The Basics of Regression continued
Overview The text uses one example to guide you, but I will use a different example. Remember we use statistics to try to understand more about a variable in the world. Let’s focus on income as the variable of interest. Obviously, not everyone has the same income. We might want to understand why. Another thing we might do is try to predict someone’s income. The easiest way to predict a person’s income is just take the average income of the group. But regression techniques are an attempt to improve on prediction over just picking the average. It is thought that by including another variable in the study we can improve on prediction.

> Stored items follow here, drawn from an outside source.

===== src/rtl/x_system.sv =====
// Two-stage registered power/polynomial unit: Z = f(x) for x^2, x^3, x^4 or x^4+x^3+x^2+x+1.
// Optional parity output z_par is enabled by defining X_SYS_PARITY_EN.
module x_system #(
   parameter int X_W = 5,
   parameter int Z_W = 22
) (
   input  logic           clk,
   input  logic           rst_n,
   input  logic [X_W-1:0] X,
   input  logic [1:0]     Sel,
   input  logic           x_type,
   input  logic           in_vld,
   output logic [Z_W-1:0] Z,
   output logic           z_vld
`ifdef X_SYS_PARITY_EN
   ,
   output logic           z_par
`endif
);

   logic [X_W-1:0] r_x;
   logic [1:0]     r_sel;
   logic           r_type;
   logic           r_vld;

   logic [Z_W-1:0] w_xe;
   logic [Z_W-1:0] w_x2;
   logic [Z_W-1:0] w_x3;
   logic [Z_W-1:0] w_x4;
   logic [Z_W-1:0] w_poly;
   logic [Z_W-1:0] w_zNext;

   always_ff @(posedge clk or negedge rst_n) begin
      if (!rst_n) begin
         r_x    <= '0;
         r_sel  <= '0;
         r_type <= 1'b0;
         r_vld  <= 1'b0;
      end else begin
         r_x    <= X;
         r_sel  <= Sel;
         r_type <= x_type;
         r_vld  <= in_vld;
      end
   end

   // Two's-complement products keep the same low bits whether the operand is signed or not,
   // so extending x to Z_W bits once is enough for both output formats.
   assign w_xe   = {{(Z_W-X_W){r_type & r_x[X_W-1]}}, r_x};
   assign w_x2   = w_xe * w_xe;
   assign w_x3   = w_x2 * w_xe;
   assign w_x4   = w_x2 * w_x2;
   assign w_poly = w_x4 + w_x3 + w_x2 + w_xe + Z_W'(1);

   always_comb begin
      w_zNext = '0;
      case (r_sel)
         2'b00:   w_zNext = w_x2;
         2'b01:   w_zNext = w_x3;
         2'b10:   w_zNext = w_x4;
         default: w_zNext = w_poly;
      endcase
   end

   always_ff @(posedge clk or negedge rst_n) begin
      if (!rst_n) begin
         Z     <= '0;
         z_vld <= 1'b0;
      end else begin
         Z     <= w_zNext;
         z_vld <= r_vld;
      end
   end

`ifdef X_SYS_PARITY_EN
   always_ff @(posedge clk or negedge rst_n) begin
      if (!rst_n) z_par <= 1'b0;
      else        z_par <= ^w_zNext;
   end
`endif

endmodule


===== config.mk =====
export PLATFORM = sky130hd
export DESIGN_NAME = x_system
export DESIGN_NICKNAME = d
export VERILOG_FILES = /design/src/rtl/x_system.sv
export SDC_FILE = /design/constraint.sdc
export NUM_CORES = 1
export LEC_CHECK = 0
export ABC_AREA = 1
export CORE_ASPECT_RATIO = 1.2
export CORE_UTILIZATION = 60
export DETAILED_ROUTE_END_ITERATION = 8
export DONT_BUFFER_PORTS = 1
export PLACE_DENSITY = 0.74
export SLEW_MARGIN = 5
export SYNTH_ARGS = -nofsm -noshare
export SYNTH_HDL_FRONTEND = slang
export SYNTH_SLANG_ARGS = --single-unit

===== constraint.sdc =====
create_clock -name clk -period 23.1 [get_ports clk]
set_clock_uncertainty 0.05 [all_clocks]
set_input_delay 4.62 -clock clk [delete_from_list [all_inputs] [get_ports clk]]
set_output_delay 4.62 -clock clk [all_outputs]
set_load 0.01 [all_outputs]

graph y - income note here in the scatterplot that the higher the schooling, the higher the income. Thus, knowing schooling will permit better prediction of income. y x - years of schooling In a graph we put the variable of interest on the y axis. Here it is thought that knowing the years of schooling for a person will better help us understand income and schooling is put on the x axis. In other words, certain values of income are ‘matched’ with schooling amounts.
graph y - income regression line y x - years of schooling A point of interest in regression is to come up with the mathematical formula for a line that best describes the data points. The line would then be used to make predictions about the y values given x values.
Math form It is thought that in the population the variable x and y are related in the following general form: y = B0 + B1 x + e, where e is an error term that captures all those influences on y not picked up by x, B0 is the y intercept of the line, and B1 is the slope of the line. When we have a sample of data from a population we will say in general the regression line is estimated to be ^ y = b0 + b1 x, where the ‘hats’ refer to estimated values.
ordinary least squares The typical method used to pick the line through the data is called the ordinary least squares line. This method is the one that minimizes the sum of squared deviations of the data points to the line. The line has desirable properties(not proven here): 1) It is unbiased - if many samples were taken, the average of the intercepts and slopes from the samples would be the population intercept and slope. 2) It is consistent - ‘large’ samples would give the population intercept and slope as well.
confidence interval When we have a sample from a population and we use OLS to get the slope, we know that value is dependant on the sample. If we had a different sample the slope estimate would be different. So instead of using a point estimate of the population slope we often use a confidence interval. A 95% confidence interval would mean we could be 95% confident the true unknown slope is in this interval. We form the interval by ^ b1 - (1.96 times the standard error of b1) and b1 + (1.96 times the standard error of b1)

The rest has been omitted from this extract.